No hay duda de que, frente al torpe parloteo del ágora y sus tertulias, el “sólo sé que no sé nada” representa una actitud de irónico y saludable distanciamiento. Y si el mundo fuera sólo theoria, tal vez fuera éste el modo de vida más adecuado o, al menos, el más elegante. Pero el mundo de ahí afuera es siempre acción y, sobre todo, es acción colectiva: es política. De ahí que la ilustración (que en nuestros días debe ser entendida como una lucha tenaz contra esa nueva doxa que es el conocimiento hiperespecializado) sea más necesaria que nunca. No ya por el prurito de saber un poco más de todo (y, consecuentemente, un poco menos de algo en particular), sino porque no hay otro modo de someter a razón aquellas acciones que, por ser colectivas (y, por tanto, obligatorias para todos), nos afectan más de lleno.

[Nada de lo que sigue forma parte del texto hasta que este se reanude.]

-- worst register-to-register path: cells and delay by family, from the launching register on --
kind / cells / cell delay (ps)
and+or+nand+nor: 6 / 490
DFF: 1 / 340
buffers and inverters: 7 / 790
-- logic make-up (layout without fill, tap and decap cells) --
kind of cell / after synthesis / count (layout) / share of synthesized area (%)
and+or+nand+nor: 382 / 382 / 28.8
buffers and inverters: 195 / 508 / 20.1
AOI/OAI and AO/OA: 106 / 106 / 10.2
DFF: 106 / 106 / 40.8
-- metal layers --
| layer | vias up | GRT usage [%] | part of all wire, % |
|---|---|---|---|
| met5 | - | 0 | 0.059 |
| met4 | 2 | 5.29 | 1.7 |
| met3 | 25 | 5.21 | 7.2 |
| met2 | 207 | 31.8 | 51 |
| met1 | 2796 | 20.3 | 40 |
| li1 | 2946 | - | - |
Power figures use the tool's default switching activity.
==> src/rtl/ctech_lib_latch_fifo.sv <==
// Small synchronous FIFO with a latch-based storage array written through a staging register.
// Define CTECH_LIB_LATCH_FIFO_FLOP_EN to build the array from rising-edge flops instead.

`ifndef CTECH_LIB_LATCH_FIFO_FLOP_EN
module ctech_lib_latch_p (
  input  logic clkb,
  input  logic d,
  output logic q
);

  // Transparent while clkb is low, holds while high
  always_latch begin
    if (!clkb) begin
      q <= d;
    end
  end

endmodule
`endif

module ctech_lib_latch_fifo #(
  parameter int WIDTH = 8,
  parameter int DEPTH = 4
) (
  input  logic                     clk,
  input  logic                     rst,
  input  logic                     push,
  input  logic [WIDTH-1:0]         din,
  output logic                     full,
  input  logic                     pop,
  output logic [WIDTH-1:0]         dout,
  output logic                     empty,
  output logic [$clog2(DEPTH):0]   count
);

  localparam int PW = $clog2(DEPTH);
  localparam int CW = PW + 1;

  logic [PW-1:0]    wr_ptr_r;
  logic [PW-1:0]    rd_ptr_r;
  logic [CW-1:0]    occ_r;
  logic [CW-1:0]    count_r;
  logic [WIDTH-1:0] stg_r;
  logic [DEPTH-1:0] we_r;
  logic             full_r;
  logic             empty_r;

  logic             push_acc_s;
  logic             pop_acc_s;
  logic             commit_s;
  logic [CW-1:0]    occ_next_s;
  logic [CW-1:0]    count_next_s;
  logic [DEPTH-1:0] we_next_s;
  logic [DEPTH-1:0] onehot_base_s;
  logic [WIDTH-1:0] mem_s [DEPTH];

  // Acceptance decisions and next occupancy/readable counts
  always_comb begin
    onehot_base_s = {{(DEPTH-1){1'b0}}, 1'b1};
    push_acc_s    = push && !full_r;
    pop_acc_s     = pop && !empty_r;
    commit_s      = |we_r;
    occ_next_s    = occ_r + CW'(push_acc_s) - CW'(pop_acc_s);
    count_next_s  = count_r + CW'(commit_s) - CW'(pop_acc_s);
    if (push_acc_s) begin
      we_next_s = onehot_base_s << wr_ptr_r;
    end else begin
      we_next_s = {DEPTH{1'b0}};
    end
  end

  // Pointer, counter, staging and strobe state; flags are registered from next-state values
  always_ff @(posedge clk) begin
    if (rst) begin
      wr_ptr_r <= {PW{1'b0}};
      rd_ptr_r <= {PW{1'b0}};
      occ_r    <= {CW{1'b0}};
      count_r  <= {CW{1'b0}};
      stg_r    <= {WIDTH{1'b0}};
      we_r     <= {DEPTH{1'b0}};
      full_r   <= 1'b0;
      empty_r  <= 1'b1;
    end else begin
      if (push_acc_s) begin
        stg_r    <= din;
        wr_ptr_r <= wr_ptr_r + PW'(1);
      end
      if (pop_acc_s) begin
        rd_ptr_r <= rd_ptr_r + PW'(1);
      end
      we_r    <= we_next_s;
      occ_r   <= occ_next_s;
      count_r <= count_next_s;
      full_r  <= (occ_next_s == CW'(DEPTH));
      empty_r <= (count_next_s == {CW{1'b0}});
    end
  end

  genvar gi;
  generate
    for (gi = 0; gi < DEPTH; gi++) begin : g_entry
`ifdef CTECH_LIB_LATCH_FIFO_FLOP_EN
      // Flop entry loads on the edge that ends the strobe cycle, matching the latch close point
      always_ff @(posedge clk) begin
        if (we_r[gi]) begin
          mem_s[gi] <= stg_r;
        end
      end
`else
      logic clkb_s;
      // Opens only in the low phase of the cycle in which this entry's strobe is set
      assign clkb_s = clk | ~we_r[gi];
      genvar gb;
      for (gb = 0; gb < WIDTH; gb++) begin : g_bit
        ctech_lib_latch_p u_latch (
          .clkb (clkb_s),
          .d    (stg_r[gb]),
          .q    (mem_s[gi][gb])
        );
      end
`endif
    end
  endgenerate

  assign full  = full_r;
  assign empty = empty_r;
  assign count = count_r;
  assign dout  = empty_r ? {WIDTH{1'b0}} : mem_s[rd_ptr_r];

endmodule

A nosotros, o a nuestra familia, o –estirando más allá de Dawkins el radio de acción del gen egoísta– a nuestros compatriotas e incluso a eso que muchos consideran sólo una quimera: a la humanidad –y de un modo especial a aquella parte de la humanidad que más sufre.

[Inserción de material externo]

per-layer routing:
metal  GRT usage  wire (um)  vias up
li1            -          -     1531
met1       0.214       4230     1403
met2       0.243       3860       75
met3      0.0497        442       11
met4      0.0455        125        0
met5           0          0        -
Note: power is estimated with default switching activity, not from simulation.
**config.mk**
```make
export PLATFORM = sky130hd
export DESIGN_NAME = rx_word_deframer
export DESIGN_NICKNAME = d
export VERILOG_FILES = /design/src/rtl/rx_deframer_pkg.sv /design/src/rtl/rx_hold_reg.sv /design/src/rtl/rx_word_deframer.sv
export SDC_FILE = /design/constraint.sdc
export NUM_CORES = 1
export LEC_CHECK = 0
export ABC_AREA = 1
export CAP_MARGIN = 20
export CORE_MARGIN = 2
export CORE_UTILIZATION = 55
export CTS_BUF_LIST = sky130_fd_sc_hd__clkbuf_2 sky130_fd_sc_hd__clkbuf_4 sky130_fd_sc_hd__clkbuf_8
export CTS_CLUSTER_DIAMETER = 200
export DETAILED_ROUTE_END_ITERATION = 12
export GPL_TIMING_DRIVEN = 0
export PLACE_DENSITY_LB_ADDON = 0.08
export SETUP_SLACK_MARGIN = 0.3
export SLEW_MARGIN = 20
export SYNTH_ARGS = -nofsm -noshare
export SYNTH_HDL_FRONTEND = slang
export SYNTH_SLANG_ARGS = --single-unit
```
**constraint.sdc**
```tcl
create_clock -name RXClk -period 1.71 [get_ports RXClk]
set_input_delay 0.4275 -clock RXClk [delete_from_list [all_inputs] [get_ports RXClk]]
set_output_delay 0.4275 -clock RXClk [all_outputs]
set_load 0.1 [all_outputs]
```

Ahora bien: la política está hoy entreverada de un modo indiscernible con la economía. Si antes no se veía esto con claridad, ahora, en plena crisis económica –cuando los mercados, como los antiguos dioses, se “desaniman”, o “atacan”, o “se cabrean”– creo que huelga cualquier explicación al respecto. La economía está en todas partes. Parafraseando a Galileo, podemos decir que el mundo está escrito en caracteres económicos. No saber hoy economía o –para expresarme en términos más humildes y, sin duda, mucho más realistas– no hacer un esfuerzo serio por intentar aprenderla, es una muestra de ceguera voluntaria: de no querer ver lo que, cada vez en mayor grado, determina lo que hacemos y, por tanto y en última instancia, lo que somos. Hay que lanzarse al ruedo y, en esta “segunda época” de su andadura, este blog africano pretende tal proeza.

Mi idea es la de convertir estas páginas en un cuaderno de apuntes. Obviamente, no pretendo estudiar toda la economía, sino un campo de la misma muy circunscrito; más concretamente: cuatro libros de cuatro autores que destacan hoy en día en las áreas de la “teoría del crecimiento” y/o la “economía del desarrollo”. En el siguiente post les diré a qué libros y a qué autores me refiero. Por ahora me despido de ustedes con el siguiente “buen propósito” de comienzos de año: es necesario aprender economía, y más aún cuando la economía decide de algún modo la vida o la muerte de miles de personas. Espero verles por aquí de vez en cuando.